> [What to work on]
After locating the line with "post-route-period-util_pct = 69.2" in the data that follows, return it and every later line exactly, up to and including the line with "power.density_nw_per_um2 = 996".

[[ Data provided, beginning ]]

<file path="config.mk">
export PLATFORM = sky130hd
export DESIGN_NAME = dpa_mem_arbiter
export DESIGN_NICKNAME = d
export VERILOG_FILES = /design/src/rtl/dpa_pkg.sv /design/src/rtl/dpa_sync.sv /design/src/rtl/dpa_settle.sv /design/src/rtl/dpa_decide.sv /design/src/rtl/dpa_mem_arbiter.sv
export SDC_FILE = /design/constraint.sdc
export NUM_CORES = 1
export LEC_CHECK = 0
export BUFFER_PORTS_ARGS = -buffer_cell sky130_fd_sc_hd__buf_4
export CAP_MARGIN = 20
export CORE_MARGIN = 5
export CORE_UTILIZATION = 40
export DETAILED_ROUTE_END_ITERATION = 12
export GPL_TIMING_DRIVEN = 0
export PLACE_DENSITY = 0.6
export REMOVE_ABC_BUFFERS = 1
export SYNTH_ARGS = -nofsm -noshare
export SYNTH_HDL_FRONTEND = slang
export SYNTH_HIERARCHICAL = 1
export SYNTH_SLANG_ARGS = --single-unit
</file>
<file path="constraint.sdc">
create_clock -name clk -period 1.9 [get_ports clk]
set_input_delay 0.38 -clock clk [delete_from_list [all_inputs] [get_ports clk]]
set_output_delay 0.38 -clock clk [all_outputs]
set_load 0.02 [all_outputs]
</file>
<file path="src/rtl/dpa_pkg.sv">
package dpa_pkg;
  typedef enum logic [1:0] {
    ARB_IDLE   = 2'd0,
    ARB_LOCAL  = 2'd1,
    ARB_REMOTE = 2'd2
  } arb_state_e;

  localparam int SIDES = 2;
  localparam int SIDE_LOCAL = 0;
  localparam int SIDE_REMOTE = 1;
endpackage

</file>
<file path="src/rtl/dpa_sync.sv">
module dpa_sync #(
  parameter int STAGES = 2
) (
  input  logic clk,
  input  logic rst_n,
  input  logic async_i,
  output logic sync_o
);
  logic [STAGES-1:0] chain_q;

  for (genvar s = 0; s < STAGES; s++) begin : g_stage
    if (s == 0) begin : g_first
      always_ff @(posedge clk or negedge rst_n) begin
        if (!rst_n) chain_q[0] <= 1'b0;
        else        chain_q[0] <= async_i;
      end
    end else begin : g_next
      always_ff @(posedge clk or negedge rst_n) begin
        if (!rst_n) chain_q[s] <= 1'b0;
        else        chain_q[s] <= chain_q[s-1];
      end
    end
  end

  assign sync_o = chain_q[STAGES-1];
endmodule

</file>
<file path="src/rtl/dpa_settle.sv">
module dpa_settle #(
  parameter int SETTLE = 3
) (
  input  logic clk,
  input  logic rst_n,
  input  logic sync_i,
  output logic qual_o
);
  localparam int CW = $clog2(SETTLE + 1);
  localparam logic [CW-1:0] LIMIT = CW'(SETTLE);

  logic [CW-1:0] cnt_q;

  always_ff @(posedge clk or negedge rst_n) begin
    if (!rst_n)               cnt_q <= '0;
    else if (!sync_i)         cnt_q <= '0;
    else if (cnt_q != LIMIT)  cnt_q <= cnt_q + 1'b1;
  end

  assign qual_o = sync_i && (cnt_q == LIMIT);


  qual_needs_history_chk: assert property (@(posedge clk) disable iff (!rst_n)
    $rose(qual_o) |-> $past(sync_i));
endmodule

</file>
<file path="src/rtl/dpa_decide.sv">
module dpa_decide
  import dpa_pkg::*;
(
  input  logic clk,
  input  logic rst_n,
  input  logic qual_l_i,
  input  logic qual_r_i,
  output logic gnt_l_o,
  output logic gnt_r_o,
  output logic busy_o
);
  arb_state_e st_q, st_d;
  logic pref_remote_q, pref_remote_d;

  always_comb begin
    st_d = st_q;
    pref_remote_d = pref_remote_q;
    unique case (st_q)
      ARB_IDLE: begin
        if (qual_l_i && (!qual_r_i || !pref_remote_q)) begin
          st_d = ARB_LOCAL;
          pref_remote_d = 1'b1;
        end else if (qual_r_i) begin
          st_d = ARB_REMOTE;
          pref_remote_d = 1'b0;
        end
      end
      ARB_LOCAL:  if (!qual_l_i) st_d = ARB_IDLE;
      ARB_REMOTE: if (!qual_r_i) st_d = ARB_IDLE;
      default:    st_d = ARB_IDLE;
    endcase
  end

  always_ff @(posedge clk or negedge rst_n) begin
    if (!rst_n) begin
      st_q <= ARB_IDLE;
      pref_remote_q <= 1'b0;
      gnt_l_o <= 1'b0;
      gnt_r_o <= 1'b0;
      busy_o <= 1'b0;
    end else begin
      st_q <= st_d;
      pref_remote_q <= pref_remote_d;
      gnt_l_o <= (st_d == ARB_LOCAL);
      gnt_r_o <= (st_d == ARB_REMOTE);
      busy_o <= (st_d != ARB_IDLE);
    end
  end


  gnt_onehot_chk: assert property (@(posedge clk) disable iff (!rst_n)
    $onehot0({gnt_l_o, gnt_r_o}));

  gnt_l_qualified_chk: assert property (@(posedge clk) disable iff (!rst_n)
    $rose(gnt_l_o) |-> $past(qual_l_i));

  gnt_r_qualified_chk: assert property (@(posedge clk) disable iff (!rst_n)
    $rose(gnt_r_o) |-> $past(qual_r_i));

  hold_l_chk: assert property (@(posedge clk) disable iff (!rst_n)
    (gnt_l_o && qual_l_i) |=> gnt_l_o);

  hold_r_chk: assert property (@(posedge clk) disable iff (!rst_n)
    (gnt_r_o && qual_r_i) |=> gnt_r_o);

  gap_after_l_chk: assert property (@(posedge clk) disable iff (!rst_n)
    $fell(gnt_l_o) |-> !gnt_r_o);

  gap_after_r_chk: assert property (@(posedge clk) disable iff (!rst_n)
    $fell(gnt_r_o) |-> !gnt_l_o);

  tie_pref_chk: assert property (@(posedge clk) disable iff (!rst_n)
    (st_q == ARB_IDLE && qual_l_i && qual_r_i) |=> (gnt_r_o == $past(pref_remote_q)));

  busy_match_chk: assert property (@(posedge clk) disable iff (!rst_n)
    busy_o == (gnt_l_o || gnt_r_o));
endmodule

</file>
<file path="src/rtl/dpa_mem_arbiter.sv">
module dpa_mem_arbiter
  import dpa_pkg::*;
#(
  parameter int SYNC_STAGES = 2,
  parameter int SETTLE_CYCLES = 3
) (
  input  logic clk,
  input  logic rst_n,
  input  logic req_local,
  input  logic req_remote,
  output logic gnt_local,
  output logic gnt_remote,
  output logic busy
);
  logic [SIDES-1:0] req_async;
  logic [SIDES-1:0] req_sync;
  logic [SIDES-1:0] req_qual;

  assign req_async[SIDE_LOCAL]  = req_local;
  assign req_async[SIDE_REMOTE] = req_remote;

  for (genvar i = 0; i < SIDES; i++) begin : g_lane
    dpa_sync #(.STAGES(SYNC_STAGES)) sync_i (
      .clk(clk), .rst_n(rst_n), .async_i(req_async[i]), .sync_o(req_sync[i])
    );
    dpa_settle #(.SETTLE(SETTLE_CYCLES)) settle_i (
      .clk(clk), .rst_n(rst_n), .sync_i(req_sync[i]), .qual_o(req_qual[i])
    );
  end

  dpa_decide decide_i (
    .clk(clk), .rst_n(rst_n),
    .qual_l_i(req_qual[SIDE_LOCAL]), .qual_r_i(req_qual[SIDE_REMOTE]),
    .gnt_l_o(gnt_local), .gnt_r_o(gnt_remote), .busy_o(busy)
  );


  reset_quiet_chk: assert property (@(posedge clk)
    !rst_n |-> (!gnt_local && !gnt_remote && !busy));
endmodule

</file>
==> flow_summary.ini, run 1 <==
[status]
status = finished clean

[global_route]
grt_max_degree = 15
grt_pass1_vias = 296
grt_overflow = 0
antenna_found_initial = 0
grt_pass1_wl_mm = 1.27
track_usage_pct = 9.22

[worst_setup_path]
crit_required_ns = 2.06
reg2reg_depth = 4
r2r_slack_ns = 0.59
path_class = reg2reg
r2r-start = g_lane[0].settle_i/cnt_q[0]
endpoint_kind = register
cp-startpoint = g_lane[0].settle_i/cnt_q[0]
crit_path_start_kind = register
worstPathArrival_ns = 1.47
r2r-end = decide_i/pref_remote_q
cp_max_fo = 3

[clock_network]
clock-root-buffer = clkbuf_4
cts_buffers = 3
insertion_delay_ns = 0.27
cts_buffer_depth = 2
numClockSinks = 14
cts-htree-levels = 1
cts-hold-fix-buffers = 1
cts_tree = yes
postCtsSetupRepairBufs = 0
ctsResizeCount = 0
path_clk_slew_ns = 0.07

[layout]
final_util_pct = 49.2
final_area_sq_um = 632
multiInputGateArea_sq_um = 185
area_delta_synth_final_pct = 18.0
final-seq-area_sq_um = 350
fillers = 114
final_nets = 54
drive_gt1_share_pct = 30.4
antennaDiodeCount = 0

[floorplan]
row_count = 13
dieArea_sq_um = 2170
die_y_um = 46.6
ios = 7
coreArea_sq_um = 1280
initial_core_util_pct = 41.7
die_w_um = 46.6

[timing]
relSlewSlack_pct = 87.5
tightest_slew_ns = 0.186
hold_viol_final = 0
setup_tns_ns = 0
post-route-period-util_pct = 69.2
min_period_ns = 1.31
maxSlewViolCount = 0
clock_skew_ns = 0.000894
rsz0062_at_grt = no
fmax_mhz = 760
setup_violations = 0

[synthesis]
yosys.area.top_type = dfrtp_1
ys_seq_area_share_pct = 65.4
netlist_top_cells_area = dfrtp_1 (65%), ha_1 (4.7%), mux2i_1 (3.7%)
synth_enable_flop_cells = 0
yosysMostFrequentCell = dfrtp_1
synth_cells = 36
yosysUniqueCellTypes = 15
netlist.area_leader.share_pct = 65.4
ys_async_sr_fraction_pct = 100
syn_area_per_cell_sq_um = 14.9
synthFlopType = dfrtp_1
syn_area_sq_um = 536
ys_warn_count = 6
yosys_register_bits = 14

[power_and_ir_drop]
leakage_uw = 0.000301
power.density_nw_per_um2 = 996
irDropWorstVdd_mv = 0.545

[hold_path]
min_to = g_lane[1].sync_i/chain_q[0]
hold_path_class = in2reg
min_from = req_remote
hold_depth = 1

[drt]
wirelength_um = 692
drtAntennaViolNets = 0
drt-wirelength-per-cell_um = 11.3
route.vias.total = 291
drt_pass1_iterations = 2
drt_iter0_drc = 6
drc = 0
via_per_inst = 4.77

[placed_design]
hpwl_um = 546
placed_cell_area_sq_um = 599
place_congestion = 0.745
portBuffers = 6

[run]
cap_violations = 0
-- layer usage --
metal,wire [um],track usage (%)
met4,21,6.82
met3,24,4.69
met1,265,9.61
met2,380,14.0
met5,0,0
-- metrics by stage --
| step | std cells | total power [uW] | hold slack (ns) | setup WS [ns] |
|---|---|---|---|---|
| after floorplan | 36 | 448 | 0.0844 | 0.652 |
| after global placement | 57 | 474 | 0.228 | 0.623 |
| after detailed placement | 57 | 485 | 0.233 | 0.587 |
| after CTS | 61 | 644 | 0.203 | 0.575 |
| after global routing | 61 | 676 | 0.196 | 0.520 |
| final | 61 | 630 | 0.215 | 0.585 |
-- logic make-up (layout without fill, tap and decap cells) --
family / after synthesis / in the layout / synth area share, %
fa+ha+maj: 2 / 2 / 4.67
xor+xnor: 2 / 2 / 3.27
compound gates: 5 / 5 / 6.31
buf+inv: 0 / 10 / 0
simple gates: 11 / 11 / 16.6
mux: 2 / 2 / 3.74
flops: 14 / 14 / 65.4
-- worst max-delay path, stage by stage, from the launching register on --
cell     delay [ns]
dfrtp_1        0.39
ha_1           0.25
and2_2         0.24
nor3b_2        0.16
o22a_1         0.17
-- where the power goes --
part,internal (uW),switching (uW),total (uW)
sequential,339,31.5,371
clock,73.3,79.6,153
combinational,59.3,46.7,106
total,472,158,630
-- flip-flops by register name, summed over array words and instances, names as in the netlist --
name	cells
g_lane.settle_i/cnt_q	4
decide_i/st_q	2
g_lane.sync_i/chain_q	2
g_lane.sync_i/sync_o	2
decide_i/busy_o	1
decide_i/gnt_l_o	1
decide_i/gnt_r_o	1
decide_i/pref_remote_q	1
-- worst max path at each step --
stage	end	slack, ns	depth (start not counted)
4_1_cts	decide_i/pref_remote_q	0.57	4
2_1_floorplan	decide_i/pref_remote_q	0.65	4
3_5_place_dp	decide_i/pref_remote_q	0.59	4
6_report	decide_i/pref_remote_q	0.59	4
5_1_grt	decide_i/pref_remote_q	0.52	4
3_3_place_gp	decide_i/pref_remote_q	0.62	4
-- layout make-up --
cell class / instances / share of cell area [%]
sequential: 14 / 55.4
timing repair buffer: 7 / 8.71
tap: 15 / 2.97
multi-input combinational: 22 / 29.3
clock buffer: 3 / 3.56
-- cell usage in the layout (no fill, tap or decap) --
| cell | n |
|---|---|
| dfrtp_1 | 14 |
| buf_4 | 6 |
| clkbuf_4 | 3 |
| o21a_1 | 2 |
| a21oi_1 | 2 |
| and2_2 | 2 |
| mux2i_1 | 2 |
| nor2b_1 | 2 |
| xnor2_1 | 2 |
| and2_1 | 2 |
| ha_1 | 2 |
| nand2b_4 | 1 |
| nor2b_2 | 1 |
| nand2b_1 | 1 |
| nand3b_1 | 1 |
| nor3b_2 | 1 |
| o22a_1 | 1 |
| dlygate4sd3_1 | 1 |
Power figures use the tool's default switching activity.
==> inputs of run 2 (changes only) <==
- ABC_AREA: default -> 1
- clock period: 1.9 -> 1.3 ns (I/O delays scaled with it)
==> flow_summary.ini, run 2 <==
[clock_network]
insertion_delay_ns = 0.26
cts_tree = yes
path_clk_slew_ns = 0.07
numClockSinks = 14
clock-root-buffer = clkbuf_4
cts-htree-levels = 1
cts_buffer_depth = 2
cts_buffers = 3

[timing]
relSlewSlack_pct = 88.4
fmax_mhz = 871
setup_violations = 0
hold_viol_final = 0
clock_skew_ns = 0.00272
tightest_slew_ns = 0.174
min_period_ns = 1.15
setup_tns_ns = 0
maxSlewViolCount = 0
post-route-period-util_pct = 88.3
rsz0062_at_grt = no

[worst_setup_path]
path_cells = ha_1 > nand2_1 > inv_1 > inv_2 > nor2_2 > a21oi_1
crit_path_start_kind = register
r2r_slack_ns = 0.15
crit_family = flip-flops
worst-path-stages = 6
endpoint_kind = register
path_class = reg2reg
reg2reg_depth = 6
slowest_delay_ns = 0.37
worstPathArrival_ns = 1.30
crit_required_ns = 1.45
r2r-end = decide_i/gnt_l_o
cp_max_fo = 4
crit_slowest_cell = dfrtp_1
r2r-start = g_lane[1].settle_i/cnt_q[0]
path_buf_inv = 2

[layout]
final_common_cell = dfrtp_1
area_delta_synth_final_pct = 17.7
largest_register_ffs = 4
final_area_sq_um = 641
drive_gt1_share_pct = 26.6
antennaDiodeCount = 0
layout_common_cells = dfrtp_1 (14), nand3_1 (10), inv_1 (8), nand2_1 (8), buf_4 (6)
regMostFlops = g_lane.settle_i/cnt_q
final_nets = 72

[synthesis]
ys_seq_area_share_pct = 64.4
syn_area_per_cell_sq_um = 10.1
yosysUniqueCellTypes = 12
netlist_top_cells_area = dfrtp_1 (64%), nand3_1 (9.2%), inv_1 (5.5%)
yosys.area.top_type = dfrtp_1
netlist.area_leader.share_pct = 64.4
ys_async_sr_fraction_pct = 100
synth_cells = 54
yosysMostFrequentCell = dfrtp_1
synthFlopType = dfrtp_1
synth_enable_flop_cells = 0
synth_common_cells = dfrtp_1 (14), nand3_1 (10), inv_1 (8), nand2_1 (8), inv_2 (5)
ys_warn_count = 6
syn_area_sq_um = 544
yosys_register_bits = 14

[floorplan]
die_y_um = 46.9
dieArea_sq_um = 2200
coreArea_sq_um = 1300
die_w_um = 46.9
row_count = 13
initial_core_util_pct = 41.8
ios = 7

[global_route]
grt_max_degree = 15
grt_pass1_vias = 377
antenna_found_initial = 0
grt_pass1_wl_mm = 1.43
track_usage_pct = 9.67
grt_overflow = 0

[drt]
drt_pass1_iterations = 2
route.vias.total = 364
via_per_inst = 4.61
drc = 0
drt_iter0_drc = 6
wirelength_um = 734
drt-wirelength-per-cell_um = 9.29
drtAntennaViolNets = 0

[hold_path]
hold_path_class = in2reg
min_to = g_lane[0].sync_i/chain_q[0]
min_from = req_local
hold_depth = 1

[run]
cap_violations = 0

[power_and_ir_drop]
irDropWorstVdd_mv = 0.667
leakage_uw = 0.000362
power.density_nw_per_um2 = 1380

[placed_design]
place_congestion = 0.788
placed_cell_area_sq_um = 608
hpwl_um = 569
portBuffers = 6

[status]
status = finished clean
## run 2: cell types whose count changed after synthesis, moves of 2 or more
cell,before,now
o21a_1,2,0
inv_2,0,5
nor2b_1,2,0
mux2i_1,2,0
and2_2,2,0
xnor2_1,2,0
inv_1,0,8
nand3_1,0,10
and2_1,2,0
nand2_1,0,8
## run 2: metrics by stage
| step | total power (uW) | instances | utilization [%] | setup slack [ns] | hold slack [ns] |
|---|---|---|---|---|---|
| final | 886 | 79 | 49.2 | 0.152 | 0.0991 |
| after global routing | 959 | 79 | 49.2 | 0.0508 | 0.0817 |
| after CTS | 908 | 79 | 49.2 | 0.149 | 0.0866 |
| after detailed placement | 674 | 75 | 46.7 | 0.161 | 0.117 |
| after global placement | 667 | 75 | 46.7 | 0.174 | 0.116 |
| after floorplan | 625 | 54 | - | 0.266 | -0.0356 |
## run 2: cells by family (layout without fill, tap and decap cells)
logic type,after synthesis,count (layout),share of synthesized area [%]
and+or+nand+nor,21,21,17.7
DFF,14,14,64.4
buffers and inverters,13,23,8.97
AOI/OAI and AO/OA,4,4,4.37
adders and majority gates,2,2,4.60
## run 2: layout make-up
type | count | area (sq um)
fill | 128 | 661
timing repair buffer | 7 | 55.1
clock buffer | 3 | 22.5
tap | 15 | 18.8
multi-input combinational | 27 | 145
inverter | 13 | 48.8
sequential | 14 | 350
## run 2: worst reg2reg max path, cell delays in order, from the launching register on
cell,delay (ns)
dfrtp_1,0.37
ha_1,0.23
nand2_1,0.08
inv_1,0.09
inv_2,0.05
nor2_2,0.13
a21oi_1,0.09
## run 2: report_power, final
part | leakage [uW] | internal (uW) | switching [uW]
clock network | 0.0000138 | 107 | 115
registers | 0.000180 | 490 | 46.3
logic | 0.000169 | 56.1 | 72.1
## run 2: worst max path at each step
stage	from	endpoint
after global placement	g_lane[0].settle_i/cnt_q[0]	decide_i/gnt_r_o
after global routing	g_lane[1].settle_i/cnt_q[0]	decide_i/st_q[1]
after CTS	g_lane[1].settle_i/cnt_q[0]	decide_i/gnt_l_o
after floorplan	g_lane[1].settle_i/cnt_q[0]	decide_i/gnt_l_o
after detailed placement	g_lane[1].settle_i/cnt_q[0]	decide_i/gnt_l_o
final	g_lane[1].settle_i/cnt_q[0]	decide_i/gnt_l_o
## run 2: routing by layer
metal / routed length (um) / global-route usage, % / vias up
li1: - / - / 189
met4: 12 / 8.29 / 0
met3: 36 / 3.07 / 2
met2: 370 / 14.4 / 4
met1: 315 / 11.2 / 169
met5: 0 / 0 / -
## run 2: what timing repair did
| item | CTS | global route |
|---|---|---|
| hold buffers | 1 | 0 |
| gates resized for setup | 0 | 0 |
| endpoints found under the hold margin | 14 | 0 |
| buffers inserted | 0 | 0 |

[[ Data provided, end ]]

> [Expected answer]
post-route-period-util_pct = 69.2
min_period_ns = 1.31
maxSlewViolCount = 0
clock_skew_ns = 0.000894
rsz0062_at_grt = no
fmax_mhz = 760
setup_violations = 0

[synthesis]
yosys.area.top_type = dfrtp_1
ys_seq_area_share_pct = 65.4
netlist_top_cells_area = dfrtp_1 (65%), ha_1 (4.7%), mux2i_1 (3.7%)
synth_enable_flop_cells = 0
yosysMostFrequentCell = dfrtp_1
synth_cells = 36
yosysUniqueCellTypes = 15
netlist.area_leader.share_pct = 65.4
ys_async_sr_fraction_pct = 100
syn_area_per_cell_sq_um = 14.9
synthFlopType = dfrtp_1
syn_area_sq_um = 536
ys_warn_count = 6
yosys_register_bits = 14

[power_and_ir_drop]
leakage_uw = 0.000301
power.density_nw_per_um2 = 996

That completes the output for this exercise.